Monday, November 19, 2012
2012 Excellence in Youth Sports Award Winner: MCCS Camp Lejeune (N.C.) Youth Sports
At MCCS Camp Lejeune Youth Sports in North Carolina, ongoing efforts toward excellence wouldn’t be possible without the tireless efforts of volunteers and staff. Their program philosophy centers on community — appropriate, since their community is so unique. |
In addition to serving the families on base, Camp Lejeune works with the nearby Marine Corps Air Station New River, as well as the Onslow County (N.C.) Parks and Recreation Department and the City of Jacksonville (N.C.) Recreation and Parks Department to serve the 2,500 children who sign up for their youth sports offerings each year.
Maintaining community relationships and partnering with neighboring recreational agencies helps provide physical activities and wellness opportunities to Camp Lejeune’s young athletes that might otherwise be lost in a military base setting.
MCCS Camp Lejeune Youth Sports is one of five youth sports programs to be named the 2012 Excellence in Youths Sports Award winners.
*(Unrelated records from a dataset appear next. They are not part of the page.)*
==> config.mk <==
export PLATFORM = sky130hd
export DESIGN_NAME = vhf_i2c_master
export DESIGN_NICKNAME = d
export VERILOG_FILES = /design/src/rtl/vhf_pkg.sv /design/src/rtl/i2c_tick_gen.sv /design/src/rtl/vhf_i2c_master.sv
export SDC_FILE = /design/constraint.sdc
export NUM_CORES = 1
export LEC_CHECK = 0
export BUFFER_PORTS_ARGS = -buffer_cell sky130_fd_sc_hd__buf_2
export CAP_MARGIN = 20
export CORE_MARGIN = 8
export CORE_UTILIZATION = 54
export DETAILED_ROUTE_END_ITERATION = 6
export PLACE_DENSITY = 0.74
export REMOVE_ABC_BUFFERS = 1
export SLEW_MARGIN = 0
export SYNTH_ARGS = -nofsm -noshare
export SYNTH_HDL_FRONTEND = slang
export SYNTH_SLANG_ARGS = --single-unit
==> constraint.sdc <==
create_clock -name clock -period 2.1 [get_ports clock]
set_input_delay 0 -clock clock [delete_from_list [all_inputs] [get_ports clock]]
set_output_delay 0 -clock clock [all_outputs]
set_load 0.01 [all_outputs]
==> src/rtl/vhf_pkg.sv <==
// Shared types and constants for the VHF tuner I2C write master.
package vhf_pkg;

  typedef enum logic [2:0] {
    ST_IDLE,
    ST_START,
    ST_BYTE,
    ST_ACK,
    ST_STOP,
    ST_DONE
  } state_e;

  localparam logic [6:0]  R820_ADDR  = 7'h1A;
  localparam int unsigned NUM_BYTES  = 3;
  localparam int unsigned BYTE_IDX_W = 2;

  // Byte order on the wire: device write address, register index, register value.
  function automatic logic [7:0] sel_byte(input logic [BYTE_IDX_W-1:0] idx,
                                          input logic [6:0] dev,
                                          input logic [7:0] addr,
                                          input logic [7:0] data);
    case (idx)
      2'd0:    return {dev, 1'b0};
      2'd1:    return addr;
      default: return data;
    endcase
  endfunction

endpackage

==> src/rtl/i2c_tick_gen.sv <==
// Quarter-SCL-period tick generator; restart_i re-phases the count to zero.
module i2c_tick_gen #(
  parameter int unsigned CLK_DIV = 48
) (
  input  logic clock,
  input  logic reset,
  input  logic restart_i,
  output logic tick_c_o
);

  localparam int unsigned CNT_W = (CLK_DIV > 1) ? $clog2(CLK_DIV) : 1;
  localparam logic [CNT_W-1:0] CNT_MAX = CNT_W'(CLK_DIV - 1);

  logic [CNT_W-1:0] cnt_q, cnt_d;

  always_comb begin
    cnt_d = cnt_q + CNT_W'(1);
    if (restart_i || (cnt_q == CNT_MAX)) cnt_d = '0;
  end

  always_ff @(posedge clock) begin
    if (!reset) cnt_q <= '0;
    else        cnt_q <= cnt_d;
  end

  assign tick_c_o = (cnt_q == CNT_MAX) && !restart_i;

endmodule

==> src/rtl/vhf_i2c_master.sv <==
// Single-register I2C write master for the VHF tuner (START, 3 bytes, STOP).
// Define VHF_I2C_ACK_CHECK_EN to abort on NACK and report it on ack_err.
module vhf_i2c_master
  import vhf_pkg::*;
#(
  parameter int unsigned CLK_DIV  = 48,
  parameter logic [6:0]  DEV_ADDR = R820_ADDR
) (
  input  logic       clock,
  input  logic       reset,
  input  logic       start,
  input  logic [7:0] reg_addr,
  input  logic [7:0] reg_data,
  input  logic       sda_in,
  output logic       vhf_sda,
  output logic       vhf_scl,
  output logic       busy,
  output logic       done,
  output logic       ack_err
);

  localparam logic [BYTE_IDX_W-1:0] LAST_BYTE = BYTE_IDX_W'(NUM_BYTES - 1);
  localparam logic [7:0]            ADDR_BYTE = {DEV_ADDR, 1'b0};

  state_e                 state_q;
  logic [1:0]             qtr_q;
  logic [2:0]             bit_q;
  logic [BYTE_IDX_W-1:0]  byte_q;
  logic [6:0]             shift_q;
  logic [7:0]             addr_q, data_q;
  logic                   sda_q, scl_q, busy_q, done_q;
  logic                   accept_c, tick_c, stop_early_c;
  logic [7:0]             next_byte_c;

  assign accept_c    = (state_q == ST_IDLE) && start;
  assign next_byte_c = sel_byte(byte_q + BYTE_IDX_W'(1), DEV_ADDR, addr_q, data_q);

  i2c_tick_gen #(.CLK_DIV(CLK_DIV)) u_tick (
    .clock     (clock),
    .reset     (reset),
    .restart_i (accept_c),
    .tick_c_o  (tick_c)
  );

`ifdef VHF_I2C_ACK_CHECK_EN
  logic ack_err_q;

  // Slave ACK is sampled at the end of the SCL-high window of the ACK slot.
  always_ff @(posedge clock) begin
    if (!reset)                                                  ack_err_q <= 1'b0;
    else if (accept_c)                                           ack_err_q <= 1'b0;
    else if ((state_q == ST_ACK) && tick_c && (qtr_q == 2'd2) && sda_in) ack_err_q <= 1'b1;
  end

  assign stop_early_c = ack_err_q;
  assign ack_err      = ack_err_q;
`else
  logic unused_sda_in;
  assign unused_sda_in = sda_in;
  assign stop_early_c  = 1'b0;
  assign ack_err       = 1'b0;
`endif

  // Sequencer: each branch sets the line levels for the quarter being entered.
  always_ff @(posedge clock) begin
    if (!reset) begin
      state_q <= ST_IDLE;
      qtr_q   <= '0;
      bit_q   <= '0;
      byte_q  <= '0;
      shift_q <= '0;
      addr_q  <= '0;
      data_q  <= '0;
      sda_q   <= 1'b1;
      scl_q   <= 1'b1;
      busy_q  <= 1'b0;
      done_q  <= 1'b0;
    end else begin
      done_q <= 1'b0;
      case (state_q)
        ST_IDLE: begin
          sda_q <= 1'b1;
          scl_q <= 1'b1;
          if (accept_c) begin
            state_q <= ST_START;
            busy_q  <= 1'b1;
            addr_q  <= reg_addr;
            data_q  <= reg_data;
            qtr_q   <= '0;
            byte_q  <= '0;
          end
        end
        ST_START: if (tick_c) begin
          if (qtr_q == 2'd0) begin
            qtr_q <= 2'd1;
            sda_q <= 1'b0;
          end else begin
            state_q <= ST_BYTE;
            qtr_q   <= '0;
            bit_q   <= 3'd7;
            shift_q <= ADDR_BYTE[6:0];
            sda_q   <= ADDR_BYTE[7];
            scl_q   <= 1'b0;
          end
        end
        ST_BYTE: if (tick_c) begin
          qtr_q <= qtr_q + 2'd1;
          case (qtr_q)
            2'd0: scl_q <= 1'b1;
            2'd2: scl_q <= 1'b0;
            2'd3: begin
              if (bit_q == 3'd0) begin
                state_q <= ST_ACK;
                sda_q   <= 1'b1;
              end else begin
                bit_q   <= bit_q - 3'd1;
                sda_q   <= shift_q[6];
                shift_q <= {shift_q[5:0], 1'b0};
              end
            end
            default: ;
          endcase
        end
        ST_ACK: if (tick_c) begin
          qtr_q <= qtr_q + 2'd1;
          case (qtr_q)
            2'd0: scl_q <= 1'b1;
            2'd2: scl_q <= 1'b0;
            2'd3: begin
              if (stop_early_c || (byte_q == LAST_BYTE)) begin
                state_q <= ST_STOP;
                sda_q   <= 1'b0;
                scl_q   <= 1'b1;
              end else begin
                state_q <= ST_BYTE;
                byte_q  <= byte_q + BYTE_IDX_W'(1);
                bit_q   <= 3'd7;
                shift_q <= next_byte_c[6:0];
                sda_q   <= next_byte_c[7];
              end
            end
            default: ;
          endcase
        end
        ST_STOP: if (tick_c) begin
          if (qtr_q == 2'd0) begin
            qtr_q <= 2'd1;
            sda_q <= 1'b1;
          end else begin
            state_q <= ST_DONE;
            qtr_q   <= '0;
            busy_q  <= 1'b0;
            done_q  <= 1'b1;
          end
        end
        ST_DONE: state_q <= ST_IDLE;
        default: state_q <= ST_IDLE;
      endcase
    end
  end

  assign vhf_sda = sda_q;
  assign vhf_scl = scl_q;
  assign busy    = busy_q;
  assign done    = done_q;

endmodule

# --- After elaboration in Yosys (flattened, before gate mapping) ---
# Cells that the tools add are included.
word_totals:
  ramBits: 0
  n_memories: 0
  wordCells: 131
  reg_bits: 43
  mem_bits_ro: 0
  inputBits: 20
  latch_bits: 0
classes:
  n_addsub: 4
  shift: 0
  n_bitwise: 1
  reduce_logical: 26
  mux: 61
  multipliers: 0
  eq_ne: 27
  div: 0
  n_lt_le_gt_ge: 0
ops:
  columns: ["operator", "count"]
  rows:
  - ["3-bit two-way mux", 19]
  - ["7-bit two-way mux", 8]
  - ["2-bit != test, second input constant", 12]
  - ["7-bit case mux with 3 select lines", 1]
  - ["1-bit two-way mux", 17]
  - ["8-bit case mux with 2 select lines", 1]
  - ["8-bit AND reduction", 2]
  - ["3-bit case mux with 5 select lines", 1]
  - ["2-bit two-way mux", 6]
  - ["10-bit AND reduction", 1]
  - ["3-bit case mux with 3 select lines", 1]
  - ["9-bit AND reduction", 1]
  - ["4-bit AND reduction", 2]
  - ["6-bit by 1-bit adder with 6-bit output, second input constant", 1]
  - ["2-bit == test, second input constant", 3]
  - ["3-bit by 2-bit == test with 1-bit output, second input constant", 2]
  - ["6-bit == test, second input constant", 1]
  - ["3-bit zero test", 2]
  - ["2-bit by 1-bit != test with 1-bit output, second input constant", 3]
  - ["3-bit != test, second input constant", 2]
  - ["2-bit case mux with 3 select lines", 1]
  - ["3-bit nonzero test", 2]
  - ["2-bit OR reduction", 3]
  - ["1-bit case mux with 5 select lines", 1]
  - ["21 further kinds", 26]

# --- Longest topological paths before layout ---
# Gate-level depths: netlist of run 1.
depth:
  ltp_word: 7
  ltp_mapped: 8

# --- Hierarchy ---
# Synthesis of run 1 repeated with hierarchy kept, for this count alone.
hier_totals:
  hier_cells: 291
  hier_area_um2: 2304.7
by_module_without_submodules:
  columns: ["module", "area_per_inst_um2", "cells_per_inst", "n_inst"]
  rows:
  - ["vhf_i2c_master", 2054.5, 265, 1]
  - ["i2c_tick_gen", 250.2, 26, 1]

# --- Least setup slack after synthesis of run 1 ---
# No wires, ideal clock.
synth_timing:
  kind: "register -> register"
  from: "reg byte_q[0]"
  to: "reg bit_q[0]"
  stages_incl_launch_ff: 8
  path_slack_ns: 0.487
  path_buffers: 1
  synth_period_minus_slack_ns: 1.613
  arrival_time_ns: 1.497
  setup_ns: 0.116
  path_cell_list: "dfxtp_1 inv_1 ha_1 nand2_2 a21bo_2 and3_1 buf_6 o211a_1"
synth_via:
  elab_chain_cells: 3
synth_lines:
  columns: ["element", "line", "source"]
  rows:
  - ["start: declaration", "vhf_i2c_master.sv:28", "logic [BYTE_IDX_W-1:0] byte_q;"]
  - ["start signal: assignment", "vhf_i2c_master.sv:136", "byte_q <= byte_q + BYTE_IDX_W'(1);"]
  - ["2-bit == test", "vhf_i2c_master.sv:130", "if (stop_early_c || (byte_q == LAST_BYTE)) begin"]
  - ["2-bit != test (no source line)", null, null]
  - ["9-bit AND reduction (no source line)", null, null]
  - ["end signal: assignment", "vhf_i2c_master.sv:116", "bit_q <= bit_q - 3'd1;"]
  - ["end: declaration", "vhf_i2c_master.sv:27", "logic [2:0] bit_q;"]
# No other way between the ends.
# A chain may end at the register's enable or synchronous reset.

# --- Final worst setup path of run 1 ---
layout_timing:
  from: "reg u_tick.cnt_q[0]"
  to: "reg qtr_q[0]"
layout_via:
  elab_chain_cells: 4
  elab_cells_between_ends: 5
  classes_between: "3 x eq/ne; 2 x reduce/logical"
layout_lines:
  columns: ["element", "line", "source"]
  rows:
  - ["start: declaration", "i2c_tick_gen.sv:14", "logic [CNT_W-1:0] cnt_q, cnt_d;"]
  - ["start signal: assignment", "i2c_tick_gen.sv:23", "else cnt_q <= cnt_d;"]
  - ["6-bit == test (*)", "i2c_tick_gen.sv:26", "assign tick_c_o = (cnt_q == CNT_MAX) && !restart_i;"]
  - ["1-bit logical AND (*)", "i2c_tick_gen.sv:26", null]
  - ["2-bit by 1-bit != test with 1-bit output (no source line)", null, null]
  - ["4-bit AND reduction (no source line) (*)", null, null]
  - ["end signal: assignment", "vhf_i2c_master.sv:107", "qtr_q <= qtr_q + 2'd1;"]
  - ["end signal: assignment", "vhf_i2c_master.sv:125", "qtr_q <= qtr_q + 2'd1;"]
  - ["end: declaration", "vhf_i2c_master.sv:26", "logic [1:0] qtr_q;"]
# Every way passes the cells marked *; elsewhere a longest branch is shown, timed or not.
Developed by the National Alliance for Youth Sports (NAYS) and Athletic Business magazine, the award recognizes programs that are doing superior jobs of conducting diverse activities with a focus on providing safe and positive experiences for all participants, including children, parents and coaches.
The camp’s youth sports program keeps the fun in fundamentals, and this message is made clear to everyone. Upon walking into the youth sports building, visitors are met with a sign that reads: “Welcome to Camp Lejeune Youth Sports, where kids come first, where everyone sets a good example, where everyone has fun, where everyone is supportive.”
The key to ensuring this message is put into practice is the education of parents and coaches who volunteer at MCCS Camp Lejeune Youth Sports. Each year, approximately 300 coaches complete training through the National Youth Sports Coaches Association. This program enforces Camp Lejeune’s philosophies by teaching coaches how to create a fun and safe youth sports environment by addressing such topics as keeping players active at practice, building confidence, the role of winning in youth sports and working with parents.
At the end of the NYSCA training, coaches sign a code of ethics agreeing to uphold the basic tenants of being an ideal coach, including treating each player as an individual and being a role model of fair play and sportsmanship. Moreover, coach handbooks have been updated to further stress the importance coaches play in the youth sports program.
“Our goal is to ensure that all parties are on the same page, from the first day of practice to the final game,” says Chris Alger, base athletic director at MCCS Camp Lejeune, adding that the new handbooks consist of a volunteer job description, a touch policy, inclement weather procedures, and a volunteer agreement, on top of the existing material for NYSCA training. “Redoing these policies helps us to ensure the same message is being conveyed to all parties. Proper communication is essential to the success of any organization, and providing our volunteers with this information is the first step in the process.”
Story written by Linda Alberts, public relations coordinator for the National Alliance for Youth Sports.
The five winners of the 2012 Excellence in Youth Sports Awards, sponsored by the National Alliance for Youth Sports and Athletic Business magazine, are being announced in this space over the next five days. The awards will be presented to program administrators at the Athletic Business Conference & Expo in New Orleans on Friday, Nov. 30.